┏━━

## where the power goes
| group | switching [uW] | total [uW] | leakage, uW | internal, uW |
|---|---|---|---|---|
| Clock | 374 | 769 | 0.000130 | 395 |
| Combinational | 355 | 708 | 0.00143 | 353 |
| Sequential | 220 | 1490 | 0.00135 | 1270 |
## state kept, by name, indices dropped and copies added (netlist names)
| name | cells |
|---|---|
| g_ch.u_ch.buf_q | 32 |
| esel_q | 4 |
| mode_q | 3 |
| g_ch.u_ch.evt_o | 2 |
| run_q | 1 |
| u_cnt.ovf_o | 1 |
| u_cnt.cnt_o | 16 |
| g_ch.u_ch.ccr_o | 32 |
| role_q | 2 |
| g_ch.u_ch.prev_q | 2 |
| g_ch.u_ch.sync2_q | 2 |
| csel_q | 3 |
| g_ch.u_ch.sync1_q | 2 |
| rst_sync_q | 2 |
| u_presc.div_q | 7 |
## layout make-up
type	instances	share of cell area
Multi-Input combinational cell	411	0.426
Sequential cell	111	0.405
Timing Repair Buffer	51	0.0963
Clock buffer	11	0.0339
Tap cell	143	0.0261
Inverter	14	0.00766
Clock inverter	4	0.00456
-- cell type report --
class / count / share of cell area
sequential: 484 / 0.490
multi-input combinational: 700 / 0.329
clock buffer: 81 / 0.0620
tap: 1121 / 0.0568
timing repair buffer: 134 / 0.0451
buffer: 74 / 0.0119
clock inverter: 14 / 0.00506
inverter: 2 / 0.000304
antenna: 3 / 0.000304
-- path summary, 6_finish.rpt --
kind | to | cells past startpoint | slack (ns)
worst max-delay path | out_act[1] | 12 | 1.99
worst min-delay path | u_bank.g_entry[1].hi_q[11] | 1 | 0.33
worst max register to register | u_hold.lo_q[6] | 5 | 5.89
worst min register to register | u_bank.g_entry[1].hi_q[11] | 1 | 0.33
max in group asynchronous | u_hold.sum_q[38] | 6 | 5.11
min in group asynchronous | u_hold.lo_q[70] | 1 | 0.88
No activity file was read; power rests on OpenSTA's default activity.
`src/rtl/ipi_pkg.sv`:
```
package ipi_pkg;

  typedef enum logic [1:0] {
    SH_NONE    = 2'b00,
    SH_SELF    = 2'b01,
    SH_ALL_INC = 2'b10,
    SH_ALL_EXC = 2'b11
  } shorthand_e;

  localparam int SH_LSB   = 18;
  localparam int MODE_BIT = 11;
  localparam int DLV_LSB  = 8;
  localparam logic [2:0] DLV_LOWEST    = 3'b001;
  localparam logic [3:0] MODEL_FLAT    = 4'hF;
  localparam logic [3:0] MODEL_CLUSTER = 4'h0;
  localparam logic [7:0] DEST_BCAST    = 8'hFF;

  typedef struct packed {
    logic hit;
    logic err;
  } match_t;

  function automatic match_t dest_match(
    input logic [7:0] uid,
    input logic [7:0] ldr,
    input logic [7:0] dest,
    input logic [3:0] model,
    input logic       is_src,
    input logic       logical,
    input shorthand_e sh
  );
    match_t r;
    r = '0;
    unique case (sh)
      SH_SELF:    r.hit = is_src;
      SH_ALL_INC: r.hit = 1'b1;
      SH_ALL_EXC: r.hit = ~is_src;
      default: begin
        if (!logical) begin
          r.hit = (dest == DEST_BCAST) || (dest == uid);
        end else if (model == MODEL_FLAT) begin
          r.hit = |(ldr & dest);
        end else if (model == MODEL_CLUSTER) begin
          r.hit = (ldr[7:4] == dest[7:4]) && (|(ldr[3:0] & dest[3:0]));
        end else begin
          r.err = 1'b1;
        end
      end
    endcase
    return r;
  endfunction

endpackage

```
`src/rtl/ipi_unit_match.sv`:
```
module ipi_unit_match
  import ipi_pkg::*;
(
  input  logic        clk,
  input  logic        rst_n,
  input  logic        fmt_wr,
  input  logic [31:0] fmt_wdata,
  input  logic [7:0]  uid,
  input  logic [7:0]  ldr,
  input  logic        is_src,
  input  logic        msg_valid,
  input  logic [7:0]  dest,
  input  logic        logical,
  input  shorthand_e  sh,
  output logic [31:0] fmt_q,
  output logic        hit,
  output logic        err
);

  logic [3:0] model_q;
  match_t     res;

  always_ff @(posedge clk) begin
    if (!rst_n) begin
      model_q <= MODEL_FLAT;
    end else if (fmt_wr) begin
      model_q <= fmt_wdata[31:28];
    end
  end

  assign fmt_q = {model_q, {28{1'b1}}};

  always_comb begin
    res = dest_match(uid, ldr, dest, model_q, is_src, logical, sh);
  end

  assign hit = msg_valid & res.hit;
  assign err = msg_valid & res.err;

endmodule

```
`src/rtl/ipi_rr_pick.sv`:
```
module ipi_rr_pick #(
  parameter int N = 8,
  localparam int IW = (N > 1) ? $clog2(N) : 1
) (
  input  logic          clk,
  input  logic          rst_n,
  input  logic          req,
  input  logic [N-1:0]  cand,
  output logic          pick_valid,
  output logic [N-1:0]  pick_onehot,
  output logic [IW-1:0] pick_idx,
  output logic          no_target
);

  logic [IW-1:0] next_idx;

  function automatic logic [IW-1:0] search_after(
    input logic [N-1:0]  c,
    input logic [IW-1:0] last
  );
    logic [IW-1:0] found;
    logic          got;
    found = last;
    got   = 1'b0;
    for (int k = 1; k <= N; k++) begin
      int idx;
      idx = (int'(last) + k) % N;
      if (!got && c[idx]) begin
        found = IW'(idx);
        got   = 1'b1;
      end
    end
    return found;
  endfunction

  always_comb begin
    next_idx = search_after(cand, pick_idx);
  end

  always_ff @(posedge clk) begin
    if (!rst_n) begin
      pick_valid  <= 1'b0;
      pick_onehot <= '0;
      pick_idx    <= IW'(N - 1);
      no_target   <= 1'b0;
    end else if (req) begin
      pick_valid <= 1'b1;
      if (|cand) begin
        pick_onehot <= N'(1) << next_idx;
        pick_idx    <= next_idx;
        no_target   <= 1'b0;
      end else begin
        pick_onehot <= '0;
        no_target   <= 1'b1;
      end
    end else begin
      pick_valid  <= 1'b0;
      pick_onehot <= '0;
      no_target   <= 1'b0;
    end
  end

endmodule

```
`src/rtl/ipi_target_select.sv`:
```
module ipi_target_select
  import ipi_pkg::*;
#(
  parameter int N_UNITS = 8,
  localparam int IW = (N_UNITS > 1) ? $clog2(N_UNITS) : 1
) (
  input  logic                 clk,
  input  logic                 rst_n,
  input  logic                 msg_valid,
  input  logic [31:0]          msg_cmd,
  input  logic [7:0]           msg_dest,
  input  logic [8*N_UNITS-1:0] unit_id,
  input  logic [8*N_UNITS-1:0] unit_ldr,
  input  logic [N_UNITS-1:0]   unit_src,
  input  logic [N_UNITS-1:0]   unit_en,
  input  logic [N_UNITS-1:0]   fmt_wr,
  input  logic [31:0]          fmt_wdata,
  output logic [32*N_UNITS-1:0] fmt_q,
  output logic [N_UNITS-1:0]   hit,
  output logic [N_UNITS-1:0]   fmt_err,
  output logic                 pick_valid,
  output logic [N_UNITS-1:0]   pick_onehot,
  output logic [IW-1:0]        pick_idx,
  output logic                 no_target
);

  shorthand_e           sh_w;
  logic                 logical_w;
  logic                 lp_req_w;
  logic [N_UNITS-1:0]   cand_w;

  assign sh_w      = shorthand_e'(msg_cmd[SH_LSB +: 2]);
  assign logical_w = msg_cmd[MODE_BIT];
  assign lp_req_w  = msg_valid && (msg_cmd[DLV_LSB +: 3] == DLV_LOWEST);
  assign cand_w    = hit & unit_en;

  for (genvar i = 0; i < N_UNITS; i++) begin : g_unit
    ipi_unit_match u_match (
      .clk       (clk),
      .rst_n     (rst_n),
      .fmt_wr    (fmt_wr[i]),
      .fmt_wdata (fmt_wdata),
      .uid       (unit_id[8*i +: 8]),
      .ldr       (unit_ldr[8*i +: 8]),
      .is_src    (unit_src[i]),
      .msg_valid (msg_valid),
      .dest      (msg_dest),
      .logical   (logical_w),
      .sh        (sh_w),
      .fmt_q     (fmt_q[32*i +: 32]),
      .hit       (hit[i]),
      .err       (fmt_err[i])
    );
  end

  ipi_rr_pick #(.N(N_UNITS)) u_pick (
    .clk         (clk),
    .rst_n       (rst_n),
    .req         (lp_req_w),
    .cand        (cand_w),
    .pick_valid  (pick_valid),
    .pick_onehot (pick_onehot),
    .pick_idx    (pick_idx),
    .no_target   (no_target)
  );

endmodule

```
`config.mk`:
```
export PLATFORM = sky130hd
export DESIGN_NAME = ipi_target_select
export DESIGN_NICKNAME = d
export VERILOG_FILES = /design/src/rtl/ipi_pkg.sv /design/src/rtl/ipi_unit_match.sv /design/src/rtl/ipi_rr_pick.sv /design/src/rtl/ipi_target_select.sv
export SDC_FILE = /design/constraint.sdc
export NUM_CORES = 1
export LEC_CHECK = 0
export CAP_MARGIN = 20
export CORE_AREA = 3 3 201 203
export CTS_CLUSTER_DIAMETER = 150
export DETAILED_ROUTE_END_ITERATION = 16
export DIE_AREA = 0 0 204 206
export HOLD_SLACK_MARGIN = 0.06
export PLACE_DENSITY = 0.47
export REMOVE_ABC_BUFFERS = 1
export SLEW_MARGIN = 20
export SYNTH_ARGS = -nofsm -noshare
export SYNTH_HDL_FRONTEND = slang
export SYNTH_SLANG_ARGS = --single-unit
export TNS_END_PERCENT = 5
```
`constraint.sdc`:
```
create_clock -name clk -period 3.9 [get_ports clk]
set_input_delay 0.585 -clock clk [delete_from_list [all_inputs] [get_ports clk]]
set_output_delay 0.585 -clock clk [all_outputs]
set_load 0.05 [all_outputs]
```
Word level (Yosys, flattened, before mapping):

Cells that the tools add are included.

* add/subtract/negate cells: 8
* magnitude comparators: 8
* equal/unequal tests: 29
* shift-type cells: 1
* mux-type cells: 105
* bitwise operators: 49
* reductions and logical operators: 68

Operators with widths (count)
* 1-bit 2-to-1 mux: 81
* 8-bit AND: 9
* 8-bit OR reduction: 9
* 8-bit equality test: 8
* 4-bit by 5-bit < comparator with 1-bit output, second input constant: 8
* 4-bit AND: 8
* 4-bit equality test: 8
* 4-bit equality test, second input constant: 8
* 4-bit logical NOT: 8
* 4-bit OR reduction: 8
* 3-bit OR reduction: 9
* 1-bit binary-select mux with 3-bit select: 8
* 3-bit 2-to-1 mux: 8
* 1-bit one-hot mux with 3 select lines: 8
* 1-bit AND: 16
* 1-bit logical AND: 16
* 3-bit adder, second input constant: 4
* 1-bit AND, first input constant: 8
* 8-bit equality test, second input constant: 1
* 1-bit logical OR: 8
* 1-bit NOT: 8
* 1-bit by 3-bit << shifter with 8-bit output, first input constant: 1
* 1-bit logical NOT: 7
* 3-bit by 1-bit adder with 3-bit output, second input constant: 2
* 6 further kinds: 9

* flip-flop bits (word level): 45
* input port bits: 227
* output and inout port bits: 285
* logic and storage cells: 280

Depth between registers and ports, before layout:

Gate-level depths: netlist of run 1.

* depth in word-level cells: 35
* mapped depth: 15
* depth with buffers taken out: 13

Cells and area by module:

From an unflattened synthesis of run 1, not the netlist that was laid out.

* cells, all modules: 791
* area total of the unflattened synthesis: 6691.4 µm²

By module, submodules not included
* ipi_unit_match: instances 8, cells an instance 77, area an instance 633.1 µm²
* ipi_rr_pick: instances 1, cells an instance 166, area an instance 1564.0 µm²
* ipi_target_select: instances 1, cells an instance 9, area an instance 62.6 µm²

Worst setup path after synthesis of run 1:

No wires, ideal clock.

* path type: input port to flip-flop
* start: in msg_dest[5]
* end: reg u_pick.pick_onehot[1]
* library setup time: 80 ps
* arrival time: 3603 ps
* required time: 3820 ps
* path slack: 217 ps
* cell stages on the path: 12
* cell sequence: ha_1 or4_1 a211o_1 o2111ai_2 nor2_4 a22o_1 a22o_1 nor4b_2 nand2_2 o31a_4 xnor2_4 nor3b_1

* word-level cells in the longest chain between the ends: 34

RTL lines
* start: declaration: RTL line ipi_target_select.sv:11 `input logic [7:0] msg_dest,`
* 4-bit equality test: RTL line ipi_pkg.sv:44 `r.hit = (ldr[7:4] == dest[7:4]) && (|(ldr[3:0] & dest[3:0]));`
* 1-bit logical AND: RTL line ipi_pkg.sv:44
* 1-bit 2-to-1 mux: RTL line ipi_pkg.sv:43 `end else if (model == MODEL_CLUSTER) begin`
* 1-bit 2-to-1 mux: RTL line ipi_pkg.sv:41 `end else if (model == MODEL_FLAT) begin`
* 1-bit 2-to-1 mux: RTL line ipi_pkg.sv:39 `if (!logical) begin`
* 1-bit one-hot mux with 3 select lines: RTL line ipi_pkg.sv:34 `unique case (sh)`
* 1-bit AND: RTL line ipi_unit_match.sv:37 `assign hit = msg_valid & res.hit;`
* 8-bit AND *: RTL line ipi_target_select.sv:35 `assign cand_w = hit & unit_en;`
* [18 not listed]
* 1-bit 2-to-1 mux: RTL line ipi_rr_pick.sv:28 `if (!got && c[idx]) begin`
* 1-bit logical NOT: RTL line ipi_rr_pick.sv:28
* 1-bit logical AND: RTL line ipi_rr_pick.sv:28
* 1-bit 2-to-1 mux: RTL line ipi_rr_pick.sv:28
* 1-bit logical NOT: RTL line ipi_rr_pick.sv:28
* 1-bit logical AND: RTL line ipi_rr_pick.sv:28
* 3-bit 2-to-1 mux: RTL line ipi_rr_pick.sv:28
* 1-bit by 3-bit << shifter with 8-bit output: RTL line ipi_rr_pick.sv:49 `pick_onehot <= N'(1) << next_idx;`
* end signal: assignment: RTL line ipi_rr_pick.sv:49
* end: declaration: RTL line ipi_rr_pick.sv:10 `output logic [N-1:0] pick_onehot,`

Every way passes the cells marked *; elsewhere a longest branch is shown, timed or not. The select of a mux whose other input is x is not followed.
A chain may end at the register's enable or synchronous reset.

Final worst setup path of run 1:

* start: in unit_ldr[45]
* end: reg u_pick.pick_onehot[1]

* word-level cells in the longest chain between the ends: 34

RTL lines
* start: declaration: RTL line ipi_target_select.sv:13 `input logic [8*N_UNITS-1:0] unit_ldr,`
* 4-bit equality test: RTL line ipi_pkg.sv:44
* 1-bit logical AND: RTL line ipi_pkg.sv:44
* 1-bit 2-to-1 mux: RTL line ipi_pkg.sv:43
* 1-bit 2-to-1 mux *: RTL line ipi_pkg.sv:41
* 1-bit 2-to-1 mux *: RTL line ipi_pkg.sv:39
* 1-bit one-hot mux with 3 select lines *: RTL line ipi_pkg.sv:34
* 1-bit AND *: RTL line ipi_unit_match.sv:37
* 8-bit AND *: RTL line ipi_target_select.sv:35
* [18 not listed]
* 1-bit 2-to-1 mux: RTL line ipi_rr_pick.sv:28
* 1-bit logical NOT: RTL line ipi_rr_pick.sv:28
* 1-bit logical AND: RTL line ipi_rr_pick.sv:28
* 1-bit 2-to-1 mux: RTL line ipi_rr_pick.sv:28
* 1-bit logical NOT: RTL line ipi_rr_pick.sv:28
* 1-bit logical AND: RTL line ipi_rr_pick.sv:28
* 3-bit 2-to-1 mux: RTL line ipi_rr_pick.sv:28
* 1-bit by 3-bit << shifter with 8-bit output: RTL line ipi_rr_pick.sv:49

Marks and branches as above.

==> run_results.csv, run 1 <==
group,metric,value,unit
setup_path,cp-end-kind,"flop",
hold_path,worstHoldEndpoint,"g_unit[5].u_match.model_q[3]",
synthesis,ys_seq_area_share,13.21,%
clocking,clk_pin_slew,0.06,ns
floorplanning,core,38650,µm²
place,gp_congestion,0.8479,
grt,grt_start_max_net_pins,29,
clocking,tritoncts,"built",
synthesis,synthCells,845,
drt,dr.pass1.iters,4,
floorplanning,pin_count,512,
synthesis,yosys.area.top_type,"buf_4",
clocking,cts-root-buf,"clkbuf_16",
drt,drt_iter0_drc,299,
floorplanning,dieArea,42020,µm²
timing,finalSetupViolations,0,
synthesis,synthTopCellsByArea,"buf_4, dfxtp_1, xor2_1, ha_1, mux2i_1",
place,numPortBuffers,233,
timing,skew,0.008380,ns
grt,grt_first_pass_wirelength,41.90,mm
setup_path,r2r-start,"g_unit[6].u_match.model_q[3]",
timing,fin_crit,3.799,ns
power,ir_drop,185.0,µV
drt,via_per_inst,3.928,
synthesis,synth.distinct_cells,79,
power,p_leak,4.809,nW
finish,final_nets,1439,
drt,wl,30.15,mm
setup_path,reg2reg_to,"u_pick.pick_onehot[1]",
hold_path,hold_depth,2,
setup_path,cp_slowest_cell,"or4_1",
synthesis,netlist_area,6819,µm²
drt,num_vias,6674,
synthesis,ys_ff_latch,45,
synthesis,ys_warn_count,0,
setup_path,path_cells,"clkdlybuf4s50_1, ha_1, or4_1, a211oi_2, o21ai_2, o2bb2ai_4, buf_6, a21oi_1, a22o_1, or2_2, a32o_1, a22oi_1, buf_4, o32ai_4, nor3b_2",
power,switchingPower,1.278,mW
synthesis,syn_avg_cell_area,8.070,µm²
hold_path,hold_class,"reg -> reg",
timing,max_freq,0.2633,GHz
synthesis,synth_top_area_share,27.30,%
finish,area_growth_syn_to_layout,58.29,%
setup_path,reg2reg_depth,14,
floorplanning,core.rowCount,72,
synthesis,synth_edf_count,0,
grt,grt_pass1_vias,6634,
floorplanning,dieWidth,204,µm
hold_path,hold_start,"g_unit[5].u_match.model_q[3]",
timing,maxSlewHeadroom,52.99,%
synthesis,synth_async_sr_flop_share,0,%
clocking,ctsHoldBuffers,0,
floorplanning,die_h,206,µm
timing,period_share,97.40,%
flow_run,maxCapViolations,0,
power,p_per_area,248.1,nW/µm²
finish,drive_gt1_share,24.11,%
setup_path,worstPathRequired,4.07,ns
grt,antenna_found_initial,3,
power,clock_power_share,17.8,%
setup_path,cpPeakStageDelay,0.53,ns
drt,wire_per_inst,17.74,µm
clocking,cts_num_sinks,45,
place,placed_cell_area,9723,µm²
setup_path,cp.arrival,3.97,ns
timing,hold_viol_final,0,
clocking,worstSkewPairLatency,0.29,ns
finish,finalInstanceArea,10790,µm²
power,p_int,1.400,mW
grt,grt.overflow.total,0,
clocking,cts_buffers,5,
floorplanning,start_util,17.64,%
drt,ant_nets,0,
drt,drc,0,
clocking,htreeDepth,2,
clocking,cts_buffer_depth,2,
place,dpl.hpwl,25.35,mm
setup_path,ff2ff_setup_slack,0.51,ns
status,outcome,"completed",
power,total_power,2.678,mW
timing,slew_viol_final,0,
power,combPwrFrac,63.4,%
timing,worst_pin_slew,0.7001,ns
power,netSwitchingFraction,47.73,%
setup_path,setup.worst_path.class,"in -> reg",
grt,grt_use_total,13.25,%
power,seqPwrFrac,18.9,%
synthesis,synth_top_flop_cell,"dfxtp_1",
setup_path,critPathMaxFanout,7,
finish,fillCellCount,4159,
setup_path,start_kind,"input port",
-- metal layers --
layer / share of wire, % / GRT usage (%)
met1: 41 / 15.55
met2: 51 / 24.84
met3: 6.7 / 2.756
met4: 1.4 / 2.728
met5: 0.033 / 0
-- worst max-delay path by stage --
stage	from	cells after the start	endpoint	slack, ns
after detailed placement	msg_dest[5]	16	u_pick.pick_onehot[3]	-0.93
after floorplan	u_pick.pick_idx[0]	12	u_pick.pick_onehot[0]	-0.43
final	unit_ldr[45]	15	u_pick.pick_onehot[1]	0.10
after global routing	unit_ldr[61]	17	u_pick.pick_onehot[1]	-0.01
after CTS	msg_cmd[11]	15	u_pick.pick_onehot[1]	0.004
after global placement	msg_dest[5]	16	u_pick.pick_onehot[3]	-0.91
-- area by class of cell --
type                    instances  area (µm²)  area share [%]
diodes                          3       7.507         0.06955
clock buffers                   5       125.1           1.159
clock inverters                 2       35.03          0.3246
inverters                      13       48.80          0.4521
multi-input cells             727        5184           48.02
flip-flops and latches         45       900.9           8.346
well taps                     518       648.1           6.004
repair buffers                386        3845           35.62
-- critical path: cells and delay by family --
kind	cells	cell delay, ns
compound gates	8	1.35
fa+ha+maj	1	0.23
buf+inv	3	0.81
simple gates	3	0.99
-- cell usage after synthesis, types with 4 or more instances --
cell type,instances
a211o_1,7
a21boi_0,5
a21oi_1,21
a221oi_1,5
a22o_1,5
a22oi_1,19
a31o_2,5
and2_1,5
and3_1,4
and4_1,8
buf_2,7
buf_4,248
clkbuf_1,24
dfxtp_1,45
ha_1,34
inv_1,13
mux2i_1,34
mux4_2,4
nand2_1,70
nand3_1,12
nor2_1,25
nor3_1,22
nor3b_1,7
nor4_1,34
o211ai_1,5
o21ai_0,16
o22ai_1,4
or2_2,6
or4_1,5
xnor2_1,11
xor2_1,65
-- cells by family (layout without fill, tap and decap cells) --
family / Yosys count / count (layout) / synth area share (%)
buf+inv: 297 / 406 / 30.48
simple gates: 218 / 218 / 17.32
compound gates: 132 / 133 / 15.49
xor+xnor: 78 / 78 / 10.57
flops: 45 / 45 / 13.21
mux: 40 / 40 / 6.642
fa+ha+maj: 34 / 34 / 6.239
other cells: 1 / 227 / 0.05499
-- layout by cell type (no fill, tap or decap), drive strengths merged, types with 8 or more instances in the layout --
master         count
conb             224
nor4              34
a22oi             20
o21ai             17
nor2              27
nor3b              9
inv               13
mux2i             34
clkdlybuf4s50    198
nand2             71
xor2              65
a21oi             21
nand3             12
and4               8
xnor2             13
dlymetal6s2s      14
clkbuf            10
nor3              23
ha                34
dfxtp             45
buf              168
-- state kept, by name, indices dropped and copies added, names as in the netlist --
| name | flops |
|---|---|
| u_pick.no_target | 1 |
| g_unit.u_match.model_q | 32 |
| u_pick.pick_idx | 3 |
| u_pick.pick_onehot | 8 |
| u_pick.pick_valid | 1 |
-- through the flow --
step                      hold slack [ns]  TNS [ns]  utilization [%]  setup slack, ns  instances
after floorplan                    0.6469    -3.926                -          -0.4266        784
final                              0.5289         0            27.93           0.1014       1699
after global routing               0.5589  -0.01971            27.92         -0.01037       1697
after detailed placement           0.5094    -9.632            25.16          -0.9262       1654
after CTS                          0.5307         0            26.56         0.004234       1676
after global placement             0.4986    -9.443            25.16          -0.9061       1654
-- power groups by stage --
stage | logic [mW] | registers (mW) | clock network (mW)
after floorplan | 0.874 | 0.588 | 0
after global placement | 1.54 | 0.514 | 0
after detailed placement | 1.54 | 0.514 | 0
after CTS | 1.62 | 0.505 | 0.494
after global routing | 1.80 | 0.508 | 0.508
final | 1.70 | 0.505 | 0.475
-- timing repair --
item                                    in CTS  in global routing
endpoints found under the setup margin      11                 11
pin swaps                                   17                 45
cloned                                       1                  2
setup buffers                               14                 19
resized for setup                           47                 81
Power figures use the tool's default switching activity.
==> run 2, diff against run 1 <==
- CTS_CLUSTER_DIAMETER: 150 -> 60
==> results of run 2 <==
No change in the layout: final DEF, timing and power equal those of run 1.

┗━━

EXERCISE PROMPT:
Set down, from the entries above, exactly the lines from the one with "instance 633.1 µm²" up to and including the one with "time: 3603 ps", and no other lines.

SOLUTION FOR THIS EXERCISE:
* ipi_unit_match: instances 8, cells an instance 77, area an instance 633.1 µm²
* ipi_rr_pick: instances 1, cells an instance 166, area an instance 1564.0 µm²
* ipi_target_select: instances 1, cells an instance 9, area an instance 62.6 µm²

Worst setup path after synthesis of run 1:

No wires, ideal clock.

* path type: input port to flip-flop
* start: in msg_dest[5]
* end: reg u_pick.pick_onehot[1]
* library setup time: 80 ps
* arrival time: 3603 ps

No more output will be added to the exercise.